Мы покинули сушу и пустились в плавание! Мы снесли за собою мосты - больше, мы снесли и саму землю! Ну, кораблик! Берегись! Вокруг тебя океан: правда, он не всегда ревет и порою лежит, словно шелк и золото, грезя о благе. Но наступит время, и ты узнаешь, что он бесконечен и что нет ничего страшнее бесконечности. О, бедная птица, жившая прежде на воле, а нынче бьющаяся о стены этой клетки! Горе тебе, если тебя охватит тоска по суше и дому, словно бы там было больше свободы, - а “суши”-то и нет больше!
Подготовители.
Я приветствую все знамения того, что зачинается более мужественная, воинственная эпоха, которая прежде всего наново воздаст почести отваге! Ибо ей назначено проложить пути более высокой эпохе и скапливать силы, которые некогда понадобятся этой последней, - эпохе, вносящей героизм в познание и ведущей войны за мысли и их последствия. Для этого нужны теперь многие подготовители, храбрецы, которые, однако, не могут возникнуть из ничего, - тем более из песка и ила нынешней цивилизации и образованности больших городов; люди, умеющие быть молчаливыми, одинокими, решительными, стойкими и довольствоваться неприметными деяниями: люди, которые из внутренней склонности ищут во всех вещах того, что есть в них преодолимого; люди, которым столь же присущи веселость, терпение, простота и презрение ко всяческой большой суетливости, как и великодушие в победе и снисходительность к маленькой суетливости всех побежденных; люди с острым и свободным суждением о всех победителях и об участии случая во всякой победе и славе; люди с собственными празднествами, собственными буднями, собственными погребальными днями, привычные и уверенные в повелевании и одинаково готовые, где следует, повиноваться, в том и в другом одинаково гордые, одинаково служащие своему собственному делу: более рискованные люди, более плодотворные люди, более счастливые люди! Ибо, поверьте мне! - тайна пожинать величайшие плоды и величайшее наслаждение от существования зовется: опасно жить! Стройте свои города у Везувия! Посылайте свои корабли в неизведанные моря!
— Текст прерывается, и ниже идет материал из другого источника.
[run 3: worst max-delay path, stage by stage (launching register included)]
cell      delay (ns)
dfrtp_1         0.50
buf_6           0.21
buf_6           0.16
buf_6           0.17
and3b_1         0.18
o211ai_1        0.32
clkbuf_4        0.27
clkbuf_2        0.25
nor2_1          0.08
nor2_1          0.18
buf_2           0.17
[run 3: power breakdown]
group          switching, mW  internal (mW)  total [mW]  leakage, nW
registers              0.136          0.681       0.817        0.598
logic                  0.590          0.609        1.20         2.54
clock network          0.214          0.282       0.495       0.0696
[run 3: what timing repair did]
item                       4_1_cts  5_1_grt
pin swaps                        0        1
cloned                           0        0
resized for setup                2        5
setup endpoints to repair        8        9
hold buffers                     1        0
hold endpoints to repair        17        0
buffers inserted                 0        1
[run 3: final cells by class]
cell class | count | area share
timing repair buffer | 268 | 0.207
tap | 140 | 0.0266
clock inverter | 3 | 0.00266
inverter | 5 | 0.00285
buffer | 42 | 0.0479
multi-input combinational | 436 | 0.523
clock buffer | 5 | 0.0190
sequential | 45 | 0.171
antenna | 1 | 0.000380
Живите, воюя с равными вам и с самими собой! Будьте разбойниками и завоевателями, покуда вы не можете быть повелителями и владетелями, вы, познающие! Скоро канет время, когда вы могли довольствоваться тем, что жили, подобно пугливым оленям, затаившись в лесах! В конце концов познание протянет руку за тем, что ему подобает: оно вознамерится господствовать и обладать, и вы вместе с ним!
Наш воздух.
Нам это хорошо известно: кто как бы мимоходом и лишь однажды бросает взгляд на науку, подобно женщинам и, к сожалению, также и многим художникам, для того строгость служения ей, эта неумолимость в малом, как и в великом, эта быстрота во взвешивании, суждениях, приговорах, заключает в себе нечто головокружительное и устрашающее. В особенности пугает его то, как здесь требуется труднейшее и делается все возможное без всякой на то похвалы и вознаграждений, скорее, почти только с одними громкими порицаниями и нагоняями, как среди солдат, - ибо хорошая работа считается здесь правилом, а промах исключением; у правила же, как повсюду, запечатаны уста. С этой “строгостью науки” дело обстоит так же, как с формами приличия и учтивостью изысканнейшего общества: она пугает непосвященных. Кто, однако, свыкся с ней, не может и жить иначе, как в этом светлом, прозрачном, крепком, сильно наэлектризованном воздухе, в этом мужественном воздухе. Повсюду в других местах ему недостает чистоты и воздуха: он подозревает, что там его лучшее искусство не пойдет впрок другим и в радость ему самому, что полжизни его уйдет сквозь пальцы на выяснение недоразумений, что нужно будет вечно остерегаться многого, многое скрывать и держать при себе - сплошная и беспрокая трата сил! Но в этой строгой и ясной стихии полностью обнаруживается его сила: здесь может он парить! Зачем же ему наново опускаться в те мутные воды, где надо плавать и переходить вброд и где пачкаешь свои крылья! - Нет! Нам слишком трудно жить там; что поделаешь, если мы рождены для воздуха, чистого воздуха, мы, соперники света, если мы, подобно свету, охотнее всего помчались бы по эфирным пылинкам, и не от солнца, а к солнцу! Но мы не в силах сделать это: так будем же делать то, что мы единственно можем: приносить свет земле, быть “светом земли”! Для этого и даны нам наши крылья и наша быстрота, строгость наша: оттого мы столь мужественны и даже страшны, подобно огню. Пусть же убоятся нас те, кто неспособен греться и светиться нами!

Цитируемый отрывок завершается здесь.